En cuanto a la prerrogativa de Regium exequatur (que confiere a los reyes el derecho de retener hasta dar su aprobación las bulas y breves papales), había sido utilizada en el siglo XVI por Carlos V y Felipe II y cayó en desuso al siglo siguiente. El regalismo de cuño borbónico no hizo más que restaurar la regia prerrogativa en tiempos de Carlos III (18 de enero de 1762) y ampliar su aplicación a los asuntos relacionados con el dogma. La razón había sido la polémica por la condena de la Exposition de la doctine chrétienne de François Philippe Mesenguey. De todas maneras, al poco tiempo el exequatur se declaró en suspenso.
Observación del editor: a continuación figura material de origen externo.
`src/rtl/ptc_pkg.sv`:
```
// ----------------------------------------------------------------------------
// ptc_pkg
// Shared types, constants and helpers for the pressure/temperature
// compensation block.
// ----------------------------------------------------------------------------
package ptc_pkg;

  localparam int ADC_BITS   = 20;
  localparam int FIFO_DEPTH = 4;
  localparam int FIFO_AW    = $clog2(FIFO_DEPTH);

  localparam logic [19:0] ADC_MASK = 20'(((1 << ADC_BITS) - 1) << (20 - ADC_BITS));

  // 2^35 / 10 rounded up, exact quotient for any 32-bit dividend
  localparam logic [31:0] RECIP10 = 32'hCCCC_CCCD;

  localparam logic signed [63:0] PRESS_MAX = 64'sd262143;

  // configuration register indexes
  localparam logic [1:0] REG_TEMP_CAL  = 2'd0;
  localparam logic [1:0] REG_PRES_LOW  = 2'd1;
  localparam logic [1:0] REG_PRES_MID  = 2'd2;
  localparam logic [1:0] REG_PRES_HIGH = 2'd3;

  typedef struct packed {
    logic [47:0] temp_cal;
    logic [47:0] pres_cal_low;
    logic [47:0] pres_cal_mid;
    logic [47:0] pres_cal_high;
  } ptc_cal_t;

  // job handed from the temperature front end to the pressure back end
  typedef struct packed {
    logic signed [31:0] tf;
    logic [19:0]        adc_p;
    logic signed [15:0] tenths;
  } ptc_job_t;

  typedef struct packed {
    logic signed [15:0] temp_tenths;
    logic [17:0]        press_pa;
    logic               press_valid;
  } ptc_result_t;

  function automatic logic signed [31:0] sx16_32(input logic [15:0] v);
    return {{16{v[15]}}, v};
  endfunction

  function automatic logic signed [63:0] sx16_64(input logic [15:0] v);
    return {{48{v[15]}}, v};
  endfunction

endpackage

```
`src/rtl/ptc_fifo.sv`:
```
// ----------------------------------------------------------------------------
// ptc_fifo
// Short job queue between the temperature front end and the pressure unit.
// ----------------------------------------------------------------------------
module ptc_fifo import ptc_pkg::*; (
  input  logic     clk,
  input  logic     rst,
  input  ptc_job_t wr_job,
  input  logic     wr_valid,
  output logic     wr_ready,
  output ptc_job_t rd_job,
  output logic     rd_valid,
  input  logic     rd_pop
);

  ptc_job_t             slots [FIFO_DEPTH];
  logic [FIFO_AW-1:0]   wr_ptr, rd_ptr;
  logic [FIFO_AW:0]     count;
  logic                 push, pop;

  assign wr_ready = (count != (FIFO_AW+1)'(FIFO_DEPTH));
  assign rd_valid = (count != '0);
  assign push     = wr_valid && wr_ready;
  assign pop      = rd_pop && rd_valid;
  assign rd_job   = slots[rd_ptr];

  always_ff @(posedge clk) begin
    if (rst) begin
      wr_ptr <= '0;
      rd_ptr <= '0;
      count  <= '0;
    end else begin
      if (push) wr_ptr <= wr_ptr + 1'b1;
      if (pop)  rd_ptr <= rd_ptr + 1'b1;
      count <= count + (FIFO_AW+1)'(push) - (FIFO_AW+1)'(pop);
    end
  end

  always_ff @(posedge clk) begin
    if (push) slots[wr_ptr] <= wr_job;
  end

endmodule

```
[src/rtl/ale_pkg.sv]
`timescale 1ns / 1ps
// Shared constants and codes for the array list engine.
// No dependencies; used by array_list_engine and the testbench.
package ale_pkg;

  localparam int DEPTH = 16;
  localparam int IDX_W = $clog2(DEPTH);
  localparam int CNT_W = $clog2(DEPTH + 1);

  // Field widths of the stream items
  localparam int OP_W  = 3;
  localparam int POS_W = 5;
  localparam int VAL_W = 32;
  localparam int ST_W  = 3;
  localparam int FND_W = 4;
  localparam int REM_W = 5;
  localparam int ENT_W = 5;

  localparam int IN_TDATA_W  = 40;
  localparam int OUT_TDATA_W = 56;

  typedef enum logic [OP_W-1:0] {
    OP_APPEND = 3'd0,
    OP_INSERT = 3'd1,
    OP_POP    = 3'd2,
    OP_DELETE = 3'd3,
    OP_REMOVE = 3'd4,
    OP_FIND   = 3'd5,
    OP_READ   = 3'd6
  } opcode_t;

  typedef enum logic [ST_W-1:0] {
    ST_OK       = 3'd0,
    ST_FULL     = 3'd1,
    ST_EMPTY    = 3'd2,
    ST_RANGE    = 3'd3,
    ST_NOTFOUND = 3'd4
  } status_t;

endpackage
===== config.mk =====
export PLATFORM = sky130hd
export DESIGN_NAME = catalog_record_stream_parser
export DESIGN_NICKNAME = d
export VERILOG_FILES = /design/src/rtl/core/crsp_pkg.sv /design/src/rtl/core/catalog_record_stream_parser.sv /design/src/rtl/core/crsp_parser.sv
export VERILOG_INCLUDE_DIRS = /design/src /design/src/rtl/core
export SDC_FILE = /design/constraint.sdc
export NUM_CORES = 1
export LEC_CHECK = 0
export BUFFER_PORTS_ARGS = -buffer_cell sky130_fd_sc_hd__buf_2
export CAP_MARGIN = 20
export CORE_MARGIN = 1
export CORE_UTILIZATION = 35
export CTS_BUF_LIST = sky130_fd_sc_hd__clkbuf_8 sky130_fd_sc_hd__clkbuf_16
export DETAILED_ROUTE_END_ITERATION = 7
export PLACE_DENSITY = 0.49
export SLEW_MARGIN = 5
export SYNTH_ARGS = -nofsm -noshare
export SYNTH_HDL_FRONTEND = slang
export SYNTH_SLANG_ARGS = --single-unit

===== constraint.sdc =====
create_clock -name clk -period 5.5 [get_ports clk]
set_clock_uncertainty 0.2 [all_clocks]
set_input_delay 0.55 -clock clk [delete_from_list [all_inputs] [get_ports clk]]
set_output_delay 0.55 -clock clk [all_outputs]
set_load 0.01 [all_outputs]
Además se establecieron los recursos de fuerza, por los cuales la administración de justicia civil (Audiencias y Consejo de Castilla) revisaría en apelación las sentencias de los tribunales eclesiásticos, pudiendo revocarlas y dictar otras si encontraban vicios de procedimiento.

Sumado a todo ello, la expulsión de la Compañía de Jesús (la más vinculada al papa) en 1767 representó el punto más extremo al que llegó la política de orientación regalista en el siglo XVIII, bajo el reinado de Carlos III, influido por Tanucci y el denominado "partido jansenista" (Pedro Rodríguez Campomanes). La orientación regalista también se encauzó hacia otros asuntos económicamente muy sustanciosos: el expediente sobre amortización eclesiástica inspirado por el texto de Campomanes Tratado de laz Regalía de Amortización (1765, al que se oponía el fiscal del Consejo de Castilla Lope de Sierra, dejándolo el rey sin resolver); la reforma del excusado (teóricamente el diezmo del mayor contribuyente de cada parroquia), que consiguió ascender el pago general acordado con el clero por ese concepto de 250.000 a 900.000 ducados, en vista de la posibilidad de que el estado se pusiera a cobrarlo efectivamente; y distintas disposiciones que afectaban al clero regular (prohibición de cuestaciones en las eras excepto a los franciscanos, mercedarios y trinitarios; prohibición de ocupaciones temporales a los monjes -1767-, y ajuste del número de religiosos de cada convento a sus ingresos -1770-).[3]

En el reinado de Carlos IV se produjo el intento más extremado de política regalista, primero con la embajada a Roma de marzo de 1797 (Rafael Múzquiz, Antonio Despuig y Francisco Antonio de Lorenzana) y posteriormente con el denominado decreto de Urquijo (5 de septiembre de 1799, redactado por José de Espiga y con el apoyo de la denominada facción jansenista), que se revocó el 29 de marzo de 1800, sustituyéndose a Urquijo por Godoy (que encabezaba la facción denominada jesuita o beata).[4]